Republican and Democratic members of the Alabama House of Representatives have joined on a video opposing reports the White House wants to stop the U.S. Space Command headquarters from moving to Alabama.
Members released the joint video Monday, one week after a report that President Biden may block the move to Huntsville, which ranked highest among bases nationwide that competed for the headquarters. The base was started in Colorado Springs, Colo., and officials in that state are fighting to keep it permanently.
Quoting unnamed sources, NBC News reported May 17 that “some defense and congressional officials” believe President Biden’s White House is laying the groundwork to stop the command’s move to Alabama “in part because of concerns about the state’s restrictive abortion law.”
“I just hope that we get to the point where politics is put to the side, that we’re focusing on the merits of the decision, why that decision was made and they made the right choice,” Democrat and House Minority Leader Rep. Anthony Davis of Huntsville said in the video released Monday.
Republican state Reps. Rex Reynolds and James Lomax, both of Huntsville, also recorded support. Reynolds said the Air Force base selection committee and leadership chose Huntsville, and Lomax said more than 80 government agencies and commands already reside at Redstone.
“It’s not just an Army base,” Lomax said. “It’s a federal center of excellence.”
Republican House Speaker Nathaniel Ledbetter of Rainesville said the Air Force has said twice the command should be in Huntsville, and state Rep. David Cole, a retired Army colonel, spoke for Huntsville saying he understands what the command means in protecting America.
Republican state Rep. Wes Kitchens of Huntsville said, “When you look at all the statistics, Huntsville is the clear choice.” And Rep. Mike Kirkland of Scottsboro said the employees affiliated with Space Command would enjoy Huntsville.
“We are equipped, we are ready and we are able to take care of Space Command,” said Republican State Rep. Phillip Rigsby, a Huntsville native.
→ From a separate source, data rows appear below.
Design saw2sin, start of the top module:
module saw2sin
( input  var        i_clk
, input  var [15:0] i_saw
, output var [15:0] o_sin
);
Size in the first run: ~6100 cells after synthesis, roughly 16 flip-flops, ~44000 sq um of cells after synthesis.
Settings: LEC_CHECK=0, ABC_AREA=0, CAP_MARGIN=10, CELL_PAD_IN_SITES_DETAIL_PLACEMENT=0, CORE_MARGIN=2, CORE_UTILIZATION=28, GPL_ROUTABILITY_DRIVEN=0, GPL_TIMING_DRIVEN=0, SETUP_SLACK_MARGIN=2.98, SLEW_MARGIN=20, TNS_END_PERCENT=40; clock period 55.4 ns.
run.sh (not shown) runs the stock make flow with config.mk's settings and CLKGATE_MAP_FILE=.
The baseline finished but failed the layout checks on setup timing.
Next try:
Settings changed: ABC_AREA 0 to 1, CAP_MARGIN 10 to 25, CELL_PAD_IN_SITES_DETAIL_PLACEMENT 0 to 2, CELL_PAD_IN_SITES_GLOBAL_PLACEMENT from default to 1, CORE_ASPECT_RATIO from default to 1.35, CTS_CLUSTER_DIAMETER from default to 226, CTS_CLUSTER_SIZE from default to 60, GPL_ROUTABILITY_DRIVEN 0 to 1, HOLD_SLACK_MARGIN from default to -0.09, MAX_ROUTING_LAYER from default to met4, MIN_ROUTING_LAYER from default to met2, PLACE_DENSITY from default to 0.83, TNS_END_PERCENT 40 to default.
Outcome: With this change the flow aborted during global routing (5_1_grt) (GRT-0116). Synthesized area goes up by 0.65%. Die size goes up by 0.67%. Synthesized cell count is higher by about 12%.
Next try:
Settings changed: ABC_AREA 1 to 0, CAP_MARGIN 25 to 0, CELL_PAD_IN_SITES_DETAIL_PLACEMENT 2 to 0, CELL_PAD_IN_SITES_GLOBAL_PLACEMENT 1 to default, CORE_ASPECT_RATIO 1.35 to default, CORE_MARGIN 2 to 7, CORE_UTILIZATION 28 to 68, CTS_CLUSTER_DIAMETER 226 to 183, GPL_ROUTABILITY_DRIVEN 1 to 0, HOLD_SLACK_MARGIN -0.09 to default, MAX_ROUTING_LAYER met4 to default, MIN_ROUTING_LAYER met2 to default, PLACE_DENSITY 0.83 to 0.35, SETUP_SLACK_MARGIN 2.98 to -2.0, TNS_END_PERCENT from default to 5.
=>
- Now the flow produced a layout that fails on setup timing
- synthesized area decreases slightly
- die size decreases by well over a third
- synthesized cell count decreases by roughly a tenth
Next try:
Settings changed: ABC_AREA 0 to default, CAP_MARGIN 0 to 20, CELL_PAD_IN_SITES_DETAIL_PLACEMENT 0 to default, CORE_MARGIN 7 to 2, CORE_UTILIZATION 68 to 9, CTS_CLUSTER_DIAMETER 183 to default, CTS_CLUSTER_SIZE 60 to default, GPL_ROUTABILITY_DRIVEN 0 to default, GPL_TIMING_DRIVEN 0 to default, PLACE_DENSITY 0.35 to default, SETUP_SLACK_MARGIN -2.0 to default, TNS_END_PERCENT 5 to default.
Clock period 55.4 ns to 78.7 ns, I/O delays scaled along.
With this change the flow finished clean.
Global-route usage decreases by 27 points.
Critical path depth decreases by 2.
Clock-buffer cell count stays the same.
Cell area decreases by 1.6%.

* * *

Setup of JK:
Starting RTL as in the previous note.
export LEC_CHECK = 0
export CAP_MARGIN = 20
export CORE_MARGIN = 2
export CORE_UTILIZATION = 72
export CTS_CLUSTER_SIZE = 34
export MAX_ROUTING_LAYER = met4
export PLACE_DENSITY_LB_ADDON = 0.28
export SLEW_MARGIN = 20
export TNS_END_PERCENT = 5
create_clock -name core_clock -period 62.6 [get_ports {i_clk}]
The log for JK ends in global routing with error GRT-0232, so the run never completed.
Inputs modified between JK and MS:
-- flow/config.mk --
<<< JK, line 9
export CORE_MARGIN = 2
export CORE_UTILIZATION = 72
export CTS_CLUSTER_SIZE = 34
export MAX_ROUTING_LAYER = met4
export PLACE_DENSITY_LB_ADDON = 0.28
export SLEW_MARGIN = 20
export TNS_END_PERCENT = 5
>>> MS, line 9
export CORE_MARGIN = 2
export CORE_UTILIZATION = 40
export SLEW_MARGIN = 20
==> flow/constraint.sdc <==
create_clock -name core_clock -period 67.6 [get_ports {i_clk}]
set_input_delay 13.5200 -clock core_clock [delete_from_list [all_inputs] [get_ports {i_clk}]]
set_output_delay 13.5200 -clock core_clock [all_outputs]
set_load 0.01 [all_outputs]
==> comparison <==
- MS: PASS, flow complete, no timing, DRC or antenna violations
- From JK to MS, clock buffer count from CTS did not move at all.
- Compared with JK, in MS die span in y moved up; number of cell instances after yosys synthesis held steady; die area rose by about 80%.
- JK → MS: cell area after placement shows a reduction of 3.0%; starting density of the core fell 33 points; core area increased by 49,000 sq um relative to the old numbers.
- Diff JK -> MS: placed wire-length estimate shrank by 0.96%; post-cts resize count shrank by 221.
Modified inputs, AL compared to MS
-- flow/config.mk --
<<< MS, line 7
export LEC_CHECK = 0
export CAP_MARGIN = 20
export CORE_MARGIN = 2
export CORE_UTILIZATION = 40
export SLEW_MARGIN = 20
>>> AL, line 7
export LEC_CHECK = 0
export ABC_AREA = 1
export CAP_MARGIN = 20
export CORE_MARGIN = 2
export CORE_UTILIZATION = 57
export HOLD_SLACK_MARGIN = -0.1
export SLEW_MARGIN = 20
==> flow/constraint.sdc <==
create_clock -name core_clock -period 53.3 [get_ports {i_clk}]
set_input_delay 10.6600 -clock core_clock [delete_from_list [all_inputs] [get_ports {i_clk}]]
set_output_delay 10.6600 -clock core_clock [all_outputs]
set_load 0.01 [all_outputs]
### Flow results
- Compound-cell area share of the yosys netlist: AL vs MS down 10 points
- Compared with MS, AL shows area of the mapped netlist that has gone up slightly.
- AL ends up with a mean routed wirelength per cell that is about 2.4% higher than in MS.
- AL: all stages done; final checks FAILED (setup timing).
- Initial antenna violation count | AL below MS
- Via count (lower): MS
- AL vs MS: overall track demand over capacity in global routing up in AL
- AL and MS ended up with nearly the same flop share of the area.
Here is what was changed in the inputs of TR compared with AL.
-- flow/config.mk --
<<< AL, line 7
export LEC_CHECK = 0
export ABC_AREA = 1
export CAP_MARGIN = 20
export CORE_MARGIN = 2
export CORE_UTILIZATION = 57
export HOLD_SLACK_MARGIN = -0.1
export SLEW_MARGIN = 20
>>> TR, line 7
export LEC_CHECK = 0
export CAP_MARGIN = 20
export CORE_MARGIN = 2
export CORE_UTILIZATION = 66
export MAX_ROUTING_LAYER = met4
export SLEW_MARGIN = 20
export TNS_END_PERCENT = 5
==> flow/constraint.sdc <==
create_clock -name core_clock -period 62.6 [get_ports {i_clk}]
set_input_delay 12.5200 -clock core_clock [delete_from_list [all_inputs] [get_ports {i_clk}]]
set_output_delay 12.5200 -clock core_clock [all_outputs]
set_load 0.01 [all_outputs]
Results
- Layout checks on TR: not met. Flow itself completed; violations: setup timing.
- TR vs AL: simple-gate share of the synthesized area down
[inputs] PW vs TR
-- flow/config.mk --
<<< TR, line 9
export CORE_MARGIN = 2
export CORE_UTILIZATION = 66
export MAX_ROUTING_LAYER = met4
export SLEW_MARGIN = 20
export TNS_END_PERCENT = 5
>>> PW, line 9
export CORE_MARGIN = 2
export CORE_UTILIZATION = 65
export SLEW_MARGIN = 20
==> flow/constraint.sdc <==
create_clock -name core_clock -period 67.6 [get_ports {i_clk}]
set_input_delay 13.5200 -clock core_clock [delete_from_list [all_inputs] [get_ports {i_clk}]]
set_output_delay 13.5200 -clock core_clock [all_outputs]
set_load 0.01 [all_outputs]
## What came out
Both conditions hold for PW: the flow ran to the end and the final layout passed the timing, design-rule and antenna checks.
Relative to TR, die boundary height has increased by 0.76% in PW.
Core utilization, PW and TR: higher on TR
Against TR as the reference, PW delivers a higher setup slack.
Status: delay of the slowest cell on the worst path parity (PW, TR)
The area growth from synthesis to final layout number comes out lower for PW vs TR.
Changes observed in PW relative to TR: sequential share of layout area level; area of combinational cells with multiple inputs moved up; count of non-CTS buffers in the layout moved down.
CTS buffer count of TR is on par with PW.
Comparing TR against PW, there is no change at all in post-synthesis share of cell area spent on xor and xnor gates.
Support also came from Mobile, where Republican Rep. Shane Stringer said military decisions should be based “solely on what’s best for our military. “We should not be inserting red state/blue state politics,” Stringer said calling it “an affront to our military.”
Republican state Rep. Scott Stadhagen of Hartselle also said he wants President Biden to “make the right decision” and put the command headquarters where it belongs.
Quoting unnamed choices, NBC News reported May 17 that “some defense and congressional officials” believe President Biden’s White House is laying the groundwork to stop the command’s move to Alabama “in part because of concerns about the state’s restrictive abortion law.”
All abortion is illegal in Alabama unless medically necessary to avoid a serious health risk to the mother. The law says the mother cannot be held criminally or civilly liable for an abortion.
Before the abortion law passed, Huntsville had already scored best in a military comparison of multiple states wanting the Space Command headquarters. The competition was designed to compare the competing bases for command needs and effect on family members.
The Pentagon has a new policy that it will pay the expenses of any service member who must leave her state to get an abortion.